Students prefer R. In a recent study, undergraduate psychology students at Glasgow University were given a choice between R and SPSS, having experienced both. Two-thirds of the students chose R. Those who chose R did better in the final assessments and showed lower stats anxiety. R is being used to teach Plymouth University undergraduates (and visiting Year 10 students) across a range of different courses. Read more.
Data science is a graduate skill in high demand, and using R is a key skill in that market. In contrast, demand for SPSS skills has been declining dramatically for a decade. At SPSS’s current rate of decline, it’ll be gone by the time you graduate. Read more at r4stats and at loveR.
R is free. You don’t need to pay anything to download or use it, and never will. In contrast, once you leave university, SPSS would cost you or your employer around £3000 per person per year.
Every analysis you can think of is already available in R, thanks to over 15,000 free packages. As new analyses are developed, they become available in R first. In 2013, SPSS realised it couldn’t keep up with R, and admitted defeat.
Real data analysis is mainly preprocessing – scientists spend around 80% of their analysis time getting the data into a format where they can apply statistical tests. R is fantastically good at preprocessing. Our course focusses on realistic data analysis, making R the perfect tool for the job.
The alternatives to R for real data analysis are either kludgy, error prone and have poor reproducibility (e.g. preprocessing in Excel, followed by statistics in SPSS), or are more niche in the graduate jobs market (e.g. MATLAB). In particular, Excel is famously error prone with, for example, 1 in 5 experiments in genetics having been screwed up by Excel and the case for the UK government’s policy of financial austerity being based on an Excel screwup.

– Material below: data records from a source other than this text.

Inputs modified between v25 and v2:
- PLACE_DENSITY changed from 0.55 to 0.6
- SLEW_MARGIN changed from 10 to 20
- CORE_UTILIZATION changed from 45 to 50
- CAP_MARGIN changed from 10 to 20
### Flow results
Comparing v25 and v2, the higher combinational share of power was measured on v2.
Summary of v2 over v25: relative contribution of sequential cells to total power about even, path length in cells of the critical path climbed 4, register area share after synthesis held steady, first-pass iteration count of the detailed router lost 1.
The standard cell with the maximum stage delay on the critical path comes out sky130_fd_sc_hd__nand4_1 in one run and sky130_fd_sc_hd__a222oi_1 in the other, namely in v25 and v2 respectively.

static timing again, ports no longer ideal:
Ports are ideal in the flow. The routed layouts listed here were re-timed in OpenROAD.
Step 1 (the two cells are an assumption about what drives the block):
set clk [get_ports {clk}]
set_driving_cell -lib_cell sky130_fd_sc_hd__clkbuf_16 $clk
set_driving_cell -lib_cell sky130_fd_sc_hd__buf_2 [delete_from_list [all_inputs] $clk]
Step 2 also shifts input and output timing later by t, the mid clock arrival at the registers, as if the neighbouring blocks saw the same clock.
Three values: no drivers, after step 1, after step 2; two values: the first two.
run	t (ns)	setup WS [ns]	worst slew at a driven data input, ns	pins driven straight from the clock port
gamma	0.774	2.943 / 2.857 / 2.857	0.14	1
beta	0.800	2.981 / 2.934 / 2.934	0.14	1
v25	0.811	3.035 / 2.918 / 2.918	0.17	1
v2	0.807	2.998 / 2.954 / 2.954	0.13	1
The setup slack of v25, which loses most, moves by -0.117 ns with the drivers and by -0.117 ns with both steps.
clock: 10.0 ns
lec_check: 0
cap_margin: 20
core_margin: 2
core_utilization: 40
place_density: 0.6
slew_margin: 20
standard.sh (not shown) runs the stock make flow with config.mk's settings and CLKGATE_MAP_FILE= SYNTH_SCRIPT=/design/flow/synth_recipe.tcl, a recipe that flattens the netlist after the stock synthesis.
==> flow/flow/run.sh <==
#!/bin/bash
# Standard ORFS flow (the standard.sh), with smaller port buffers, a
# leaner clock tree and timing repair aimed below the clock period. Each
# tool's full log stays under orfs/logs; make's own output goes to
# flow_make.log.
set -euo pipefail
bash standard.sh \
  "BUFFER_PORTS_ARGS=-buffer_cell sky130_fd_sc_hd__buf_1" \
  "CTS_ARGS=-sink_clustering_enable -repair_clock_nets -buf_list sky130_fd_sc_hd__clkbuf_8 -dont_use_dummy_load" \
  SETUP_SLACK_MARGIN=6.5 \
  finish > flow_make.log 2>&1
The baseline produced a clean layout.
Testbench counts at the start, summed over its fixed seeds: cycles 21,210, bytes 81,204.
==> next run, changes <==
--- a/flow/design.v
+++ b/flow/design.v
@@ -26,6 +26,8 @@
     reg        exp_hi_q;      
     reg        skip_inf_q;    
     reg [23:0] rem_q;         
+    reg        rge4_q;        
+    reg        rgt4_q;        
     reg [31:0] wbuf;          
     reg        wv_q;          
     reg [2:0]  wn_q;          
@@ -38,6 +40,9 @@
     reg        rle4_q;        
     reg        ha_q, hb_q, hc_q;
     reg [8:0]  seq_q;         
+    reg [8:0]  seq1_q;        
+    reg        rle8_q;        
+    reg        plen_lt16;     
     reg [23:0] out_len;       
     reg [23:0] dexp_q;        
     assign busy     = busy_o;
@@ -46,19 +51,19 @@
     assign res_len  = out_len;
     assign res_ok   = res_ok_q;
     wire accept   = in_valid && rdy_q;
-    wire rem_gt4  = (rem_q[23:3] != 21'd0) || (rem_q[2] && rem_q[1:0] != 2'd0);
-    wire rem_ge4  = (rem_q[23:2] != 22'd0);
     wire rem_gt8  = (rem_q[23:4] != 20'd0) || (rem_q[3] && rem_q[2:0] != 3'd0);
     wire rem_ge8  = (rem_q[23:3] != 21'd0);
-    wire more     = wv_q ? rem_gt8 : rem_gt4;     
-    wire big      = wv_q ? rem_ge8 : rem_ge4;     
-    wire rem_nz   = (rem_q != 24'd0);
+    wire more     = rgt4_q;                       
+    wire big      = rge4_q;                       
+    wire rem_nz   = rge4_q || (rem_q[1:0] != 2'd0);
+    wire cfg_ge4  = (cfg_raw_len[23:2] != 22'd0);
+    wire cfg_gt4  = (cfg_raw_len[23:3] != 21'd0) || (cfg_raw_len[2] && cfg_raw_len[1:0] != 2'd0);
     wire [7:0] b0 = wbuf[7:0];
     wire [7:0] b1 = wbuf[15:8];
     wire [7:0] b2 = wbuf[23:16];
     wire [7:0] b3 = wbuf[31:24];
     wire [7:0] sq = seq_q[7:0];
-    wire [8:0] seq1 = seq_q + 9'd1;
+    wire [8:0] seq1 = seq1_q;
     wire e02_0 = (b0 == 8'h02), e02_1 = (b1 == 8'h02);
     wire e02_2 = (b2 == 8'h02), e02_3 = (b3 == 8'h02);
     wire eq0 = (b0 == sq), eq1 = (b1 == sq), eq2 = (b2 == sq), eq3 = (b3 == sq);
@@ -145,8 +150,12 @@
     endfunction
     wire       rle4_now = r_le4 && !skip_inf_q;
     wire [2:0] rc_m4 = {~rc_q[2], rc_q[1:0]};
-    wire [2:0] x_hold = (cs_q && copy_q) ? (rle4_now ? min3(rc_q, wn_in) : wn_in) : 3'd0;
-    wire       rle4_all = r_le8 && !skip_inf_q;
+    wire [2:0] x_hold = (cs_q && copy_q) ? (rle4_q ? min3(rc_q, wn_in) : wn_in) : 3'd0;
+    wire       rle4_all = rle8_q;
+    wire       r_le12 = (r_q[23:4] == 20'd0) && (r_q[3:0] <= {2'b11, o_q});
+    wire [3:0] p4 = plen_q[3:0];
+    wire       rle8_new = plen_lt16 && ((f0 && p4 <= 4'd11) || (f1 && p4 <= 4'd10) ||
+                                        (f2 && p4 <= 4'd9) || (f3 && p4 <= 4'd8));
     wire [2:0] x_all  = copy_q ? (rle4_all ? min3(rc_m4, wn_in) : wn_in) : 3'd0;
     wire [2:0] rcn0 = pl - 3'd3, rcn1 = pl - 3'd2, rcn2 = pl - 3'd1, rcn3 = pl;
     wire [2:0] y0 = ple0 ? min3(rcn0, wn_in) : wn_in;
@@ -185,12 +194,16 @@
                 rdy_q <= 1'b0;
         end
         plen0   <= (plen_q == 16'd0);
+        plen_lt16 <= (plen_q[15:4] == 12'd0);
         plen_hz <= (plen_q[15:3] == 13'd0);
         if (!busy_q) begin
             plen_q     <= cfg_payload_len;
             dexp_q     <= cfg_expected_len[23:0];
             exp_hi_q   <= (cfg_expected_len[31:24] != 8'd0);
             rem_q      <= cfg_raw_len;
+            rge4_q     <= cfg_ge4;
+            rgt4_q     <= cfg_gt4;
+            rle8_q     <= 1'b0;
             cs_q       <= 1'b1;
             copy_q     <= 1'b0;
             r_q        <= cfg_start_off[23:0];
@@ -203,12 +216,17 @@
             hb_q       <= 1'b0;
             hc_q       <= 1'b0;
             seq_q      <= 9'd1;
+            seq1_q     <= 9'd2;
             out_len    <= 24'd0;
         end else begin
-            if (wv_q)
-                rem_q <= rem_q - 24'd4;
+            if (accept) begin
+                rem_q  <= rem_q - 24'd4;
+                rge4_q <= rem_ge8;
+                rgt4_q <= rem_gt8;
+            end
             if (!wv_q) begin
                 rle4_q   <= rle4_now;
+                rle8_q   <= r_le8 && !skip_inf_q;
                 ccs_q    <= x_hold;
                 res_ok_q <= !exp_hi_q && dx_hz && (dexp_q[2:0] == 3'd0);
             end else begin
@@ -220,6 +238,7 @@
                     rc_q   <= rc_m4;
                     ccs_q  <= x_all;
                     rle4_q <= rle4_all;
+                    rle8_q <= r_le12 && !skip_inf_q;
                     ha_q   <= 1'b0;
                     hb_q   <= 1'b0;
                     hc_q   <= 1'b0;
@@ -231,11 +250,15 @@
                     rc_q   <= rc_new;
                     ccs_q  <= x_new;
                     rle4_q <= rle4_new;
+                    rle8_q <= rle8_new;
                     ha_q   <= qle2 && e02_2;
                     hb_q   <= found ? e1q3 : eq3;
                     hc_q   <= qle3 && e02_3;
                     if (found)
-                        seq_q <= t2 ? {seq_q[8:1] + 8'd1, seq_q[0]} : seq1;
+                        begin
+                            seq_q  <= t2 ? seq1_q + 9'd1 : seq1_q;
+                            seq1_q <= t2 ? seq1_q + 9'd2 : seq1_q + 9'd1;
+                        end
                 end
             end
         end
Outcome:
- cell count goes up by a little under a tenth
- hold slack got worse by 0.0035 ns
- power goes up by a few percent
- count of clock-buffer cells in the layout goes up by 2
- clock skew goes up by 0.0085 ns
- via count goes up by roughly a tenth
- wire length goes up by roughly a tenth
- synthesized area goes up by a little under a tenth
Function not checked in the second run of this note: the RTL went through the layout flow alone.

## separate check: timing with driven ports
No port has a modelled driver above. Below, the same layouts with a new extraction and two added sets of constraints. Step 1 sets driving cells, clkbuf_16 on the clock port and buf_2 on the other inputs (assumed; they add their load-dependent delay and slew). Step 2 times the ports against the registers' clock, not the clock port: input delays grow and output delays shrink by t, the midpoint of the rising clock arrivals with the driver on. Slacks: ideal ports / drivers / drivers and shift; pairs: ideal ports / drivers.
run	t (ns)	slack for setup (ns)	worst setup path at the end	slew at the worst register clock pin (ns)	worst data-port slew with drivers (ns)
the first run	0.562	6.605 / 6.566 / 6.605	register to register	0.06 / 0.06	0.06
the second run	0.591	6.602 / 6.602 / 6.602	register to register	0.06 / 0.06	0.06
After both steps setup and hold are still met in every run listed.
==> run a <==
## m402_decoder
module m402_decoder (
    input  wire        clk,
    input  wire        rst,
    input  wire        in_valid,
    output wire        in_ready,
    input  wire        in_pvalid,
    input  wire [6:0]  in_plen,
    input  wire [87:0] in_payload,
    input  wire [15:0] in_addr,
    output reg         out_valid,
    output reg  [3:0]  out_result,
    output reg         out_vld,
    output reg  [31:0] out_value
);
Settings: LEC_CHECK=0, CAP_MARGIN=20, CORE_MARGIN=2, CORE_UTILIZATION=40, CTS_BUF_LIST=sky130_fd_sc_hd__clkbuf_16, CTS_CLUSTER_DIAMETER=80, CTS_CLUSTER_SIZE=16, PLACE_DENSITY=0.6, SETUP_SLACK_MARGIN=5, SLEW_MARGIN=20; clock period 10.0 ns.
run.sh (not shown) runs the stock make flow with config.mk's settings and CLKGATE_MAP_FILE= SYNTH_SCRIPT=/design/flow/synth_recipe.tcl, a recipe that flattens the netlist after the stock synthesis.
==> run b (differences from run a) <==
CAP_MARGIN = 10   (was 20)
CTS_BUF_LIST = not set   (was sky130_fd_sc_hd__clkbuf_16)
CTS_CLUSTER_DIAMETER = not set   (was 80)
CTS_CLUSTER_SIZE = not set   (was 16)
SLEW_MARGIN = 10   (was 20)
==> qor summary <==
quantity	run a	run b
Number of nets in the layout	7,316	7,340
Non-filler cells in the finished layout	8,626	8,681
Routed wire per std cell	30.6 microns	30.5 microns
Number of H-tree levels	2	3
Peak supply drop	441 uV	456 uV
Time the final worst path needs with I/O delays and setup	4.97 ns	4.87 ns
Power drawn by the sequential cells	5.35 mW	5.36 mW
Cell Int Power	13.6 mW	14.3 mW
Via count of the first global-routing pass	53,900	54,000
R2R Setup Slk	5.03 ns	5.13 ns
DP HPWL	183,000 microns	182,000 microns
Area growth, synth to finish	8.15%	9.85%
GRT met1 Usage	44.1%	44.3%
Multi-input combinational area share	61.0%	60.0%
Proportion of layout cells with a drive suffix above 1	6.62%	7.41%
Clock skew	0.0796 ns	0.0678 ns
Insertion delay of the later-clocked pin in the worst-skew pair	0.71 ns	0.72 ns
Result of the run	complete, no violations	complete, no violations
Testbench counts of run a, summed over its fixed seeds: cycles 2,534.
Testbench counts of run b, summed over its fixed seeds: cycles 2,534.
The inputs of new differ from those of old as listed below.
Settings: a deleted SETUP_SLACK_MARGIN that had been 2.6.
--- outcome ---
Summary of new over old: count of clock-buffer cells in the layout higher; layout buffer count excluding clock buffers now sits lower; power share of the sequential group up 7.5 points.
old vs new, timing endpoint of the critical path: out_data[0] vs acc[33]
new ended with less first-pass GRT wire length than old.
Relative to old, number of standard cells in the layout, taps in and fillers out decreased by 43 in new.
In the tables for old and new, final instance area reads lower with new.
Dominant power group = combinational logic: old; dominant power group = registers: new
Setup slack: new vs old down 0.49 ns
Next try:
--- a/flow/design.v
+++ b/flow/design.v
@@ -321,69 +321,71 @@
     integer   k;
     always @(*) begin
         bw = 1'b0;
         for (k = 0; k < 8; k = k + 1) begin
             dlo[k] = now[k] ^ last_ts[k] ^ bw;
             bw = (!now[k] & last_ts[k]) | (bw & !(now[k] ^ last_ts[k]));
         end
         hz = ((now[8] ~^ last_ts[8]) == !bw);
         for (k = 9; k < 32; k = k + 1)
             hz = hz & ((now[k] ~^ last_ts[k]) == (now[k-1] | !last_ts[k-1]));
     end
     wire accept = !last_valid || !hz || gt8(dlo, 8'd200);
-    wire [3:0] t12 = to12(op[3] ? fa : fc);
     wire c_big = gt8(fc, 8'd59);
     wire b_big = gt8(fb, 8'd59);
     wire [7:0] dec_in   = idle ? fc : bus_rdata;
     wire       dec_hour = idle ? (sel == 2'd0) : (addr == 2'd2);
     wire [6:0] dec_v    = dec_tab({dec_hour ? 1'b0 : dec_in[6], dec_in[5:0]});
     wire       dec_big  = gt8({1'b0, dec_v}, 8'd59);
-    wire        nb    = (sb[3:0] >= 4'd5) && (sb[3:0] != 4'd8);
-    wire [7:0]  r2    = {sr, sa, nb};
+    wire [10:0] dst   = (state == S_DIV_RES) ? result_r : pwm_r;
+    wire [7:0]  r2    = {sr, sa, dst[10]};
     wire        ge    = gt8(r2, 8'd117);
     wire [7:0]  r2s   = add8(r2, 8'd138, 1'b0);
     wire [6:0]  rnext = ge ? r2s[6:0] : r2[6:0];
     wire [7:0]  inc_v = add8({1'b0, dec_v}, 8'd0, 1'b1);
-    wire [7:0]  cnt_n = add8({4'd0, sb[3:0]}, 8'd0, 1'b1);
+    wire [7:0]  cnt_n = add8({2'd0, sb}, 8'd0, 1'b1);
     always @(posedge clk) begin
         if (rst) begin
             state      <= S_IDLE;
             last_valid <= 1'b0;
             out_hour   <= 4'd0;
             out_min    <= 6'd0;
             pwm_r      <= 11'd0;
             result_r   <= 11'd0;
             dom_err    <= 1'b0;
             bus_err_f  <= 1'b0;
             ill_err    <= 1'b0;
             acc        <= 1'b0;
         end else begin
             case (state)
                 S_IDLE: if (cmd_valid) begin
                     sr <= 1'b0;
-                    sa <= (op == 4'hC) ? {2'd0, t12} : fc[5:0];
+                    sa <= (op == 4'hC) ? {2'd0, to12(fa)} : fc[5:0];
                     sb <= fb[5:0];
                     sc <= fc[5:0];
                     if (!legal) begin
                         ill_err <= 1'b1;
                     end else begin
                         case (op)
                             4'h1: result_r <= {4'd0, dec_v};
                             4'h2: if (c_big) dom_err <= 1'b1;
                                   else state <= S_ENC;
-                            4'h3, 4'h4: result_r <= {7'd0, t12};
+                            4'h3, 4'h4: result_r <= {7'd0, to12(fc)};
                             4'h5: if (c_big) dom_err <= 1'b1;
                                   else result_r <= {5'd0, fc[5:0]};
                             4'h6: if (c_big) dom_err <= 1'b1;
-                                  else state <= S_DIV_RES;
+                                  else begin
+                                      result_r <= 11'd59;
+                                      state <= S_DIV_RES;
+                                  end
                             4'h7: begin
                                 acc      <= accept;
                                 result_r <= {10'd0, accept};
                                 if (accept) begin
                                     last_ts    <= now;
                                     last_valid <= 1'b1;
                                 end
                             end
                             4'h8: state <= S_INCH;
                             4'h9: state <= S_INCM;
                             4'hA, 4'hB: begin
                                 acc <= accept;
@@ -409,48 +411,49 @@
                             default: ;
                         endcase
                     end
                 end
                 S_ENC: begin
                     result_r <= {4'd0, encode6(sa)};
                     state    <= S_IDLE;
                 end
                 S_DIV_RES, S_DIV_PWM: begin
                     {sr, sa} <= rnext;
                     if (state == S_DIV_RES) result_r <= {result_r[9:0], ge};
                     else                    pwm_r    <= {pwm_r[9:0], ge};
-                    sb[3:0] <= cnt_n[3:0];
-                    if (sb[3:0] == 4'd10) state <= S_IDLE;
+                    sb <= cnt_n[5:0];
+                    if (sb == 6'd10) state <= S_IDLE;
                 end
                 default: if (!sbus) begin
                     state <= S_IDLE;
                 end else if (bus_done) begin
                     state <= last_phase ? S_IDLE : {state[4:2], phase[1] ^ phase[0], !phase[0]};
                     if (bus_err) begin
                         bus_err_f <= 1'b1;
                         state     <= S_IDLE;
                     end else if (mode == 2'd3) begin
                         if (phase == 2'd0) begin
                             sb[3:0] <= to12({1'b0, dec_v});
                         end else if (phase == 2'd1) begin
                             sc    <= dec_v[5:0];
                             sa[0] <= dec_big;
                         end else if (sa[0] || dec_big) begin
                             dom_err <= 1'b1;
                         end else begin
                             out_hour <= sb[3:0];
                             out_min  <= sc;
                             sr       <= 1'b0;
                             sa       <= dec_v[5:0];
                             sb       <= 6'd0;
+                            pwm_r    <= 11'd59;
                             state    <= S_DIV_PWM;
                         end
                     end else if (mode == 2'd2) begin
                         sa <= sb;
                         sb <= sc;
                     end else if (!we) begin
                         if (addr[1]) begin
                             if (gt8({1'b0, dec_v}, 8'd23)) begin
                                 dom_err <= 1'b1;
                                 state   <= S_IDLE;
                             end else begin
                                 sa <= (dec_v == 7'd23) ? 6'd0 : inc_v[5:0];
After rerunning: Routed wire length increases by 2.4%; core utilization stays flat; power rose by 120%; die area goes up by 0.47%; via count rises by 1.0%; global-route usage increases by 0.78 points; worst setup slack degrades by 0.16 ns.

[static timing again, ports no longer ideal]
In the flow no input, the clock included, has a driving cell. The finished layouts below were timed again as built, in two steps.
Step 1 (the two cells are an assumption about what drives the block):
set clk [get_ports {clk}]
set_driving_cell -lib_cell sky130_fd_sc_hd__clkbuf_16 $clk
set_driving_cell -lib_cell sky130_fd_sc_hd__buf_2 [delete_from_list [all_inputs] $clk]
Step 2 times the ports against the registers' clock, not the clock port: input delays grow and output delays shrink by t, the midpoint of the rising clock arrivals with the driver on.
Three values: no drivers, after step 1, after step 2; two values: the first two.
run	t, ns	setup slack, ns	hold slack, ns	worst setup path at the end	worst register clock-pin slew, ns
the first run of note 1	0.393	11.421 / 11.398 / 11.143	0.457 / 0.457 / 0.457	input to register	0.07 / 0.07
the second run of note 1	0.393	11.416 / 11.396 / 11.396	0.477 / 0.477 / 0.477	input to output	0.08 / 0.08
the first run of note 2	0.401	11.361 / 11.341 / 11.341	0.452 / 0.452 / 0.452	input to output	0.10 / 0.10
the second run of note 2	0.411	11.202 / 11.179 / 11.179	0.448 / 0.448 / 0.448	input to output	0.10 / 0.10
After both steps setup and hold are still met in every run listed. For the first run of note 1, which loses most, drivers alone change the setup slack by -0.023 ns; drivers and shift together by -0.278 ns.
This design comes from an exercise in tuning for small area, a short achievable clock period and few clock cycles on the open sky130 flow, not from production work.
At most, simulation tests tie the RTL to the original design; equivalence was not proved.
Power and IR drop assume default switching activity.

== trial 80 ==
Design dict_expand, start of the top module:
module dict_expand (
    input  wire       clk,
    input  wire       rst,         
    input  wire       start,       
    output wire [1:0] status,      
    output wire [2:0] err,         
    input  wire       in_valid,
    input  wire       in_end,      
    input  wire [7:0] in_data,
    output wire       in_ready,
    output wire       out_valid,
    output wire [7:0] out_data,
    input  wire       out_ready
);
==> flow/config.mk <==
export PLATFORM = sky130hd
export DESIGN_NAME = dict_expand
export DESIGN_NICKNAME = dict_expand
export VERILOG_FILES = /design/flow/design.v
export SDC_FILE = /design/flow/constraint.sdc
export NUM_CORES = 4
export LEC_CHECK = 0
export CAP_MARGIN = 20
export CORE_MARGIN = 2
export CORE_UTILIZATION = 40
export PLACE_DENSITY = 0.6
export SLEW_MARGIN = 20
==> flow/constraint.sdc <==
create_clock -name core_clock -period 12.5 [get_ports {clk}]
set_input_delay 2.5000 -clock core_clock [delete_from_list [all_inputs] [get_ports {clk}]]
set_output_delay 2.5000 -clock core_clock [all_outputs]
set_load 0.01 [all_outputs]
standard.sh (not shown) runs the stock make flow with config.mk's settings and CLKGATE_MAP_FILE= SYNTH_SCRIPT=/design/flow/synth_recipe.tcl, a recipe that flattens the netlist after the stock synthesis.
==> flow/flow/run.sh <==
#!/bin/bash
# Standard layout, with repair_timing asked to overfix setup (the SDC and
# clock period are the design's; only the repair target is tighter).
set -euo pipefail
export SETUP_SLACK_MARGIN=8.5
bash standard.sh > standard_flow.log 2>&1
Having completed the whole flow, trial 80 delivered a layout that passed the timing, design-rule and antenna checks.
Testbench counts of trial 80, summed over its fixed seeds: cycles 30,599.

R’s use of scripts means that, if you have done the analysis completely in R, you already have a full, reproducible record of your analysis path. Anyone with an internet connection can download R, and reproduce your analysis using your script. Making your analyses reproducible is an essential skill in many areas of research.
R is “free as in freedom” because all the source code is available to everyone (it’s “open source”). Some reasons this is important:
All software has bugs; making the source code available means it’s more likely that these bugs are found and fixed. In contrast, no one outside of IBM can look at the source code for SPSS, and it’s entirely up to IBM whether they fix, or tell you about, the bugs it has.
All software is eventually abandoned by the people who wrote it (if for no other reason than their death). Open source software only dies if no one in the world cares enough about it to maintain it. In contrast, closed-source software (e.g. SPSS) dies as soon as the current owners decide to kill it.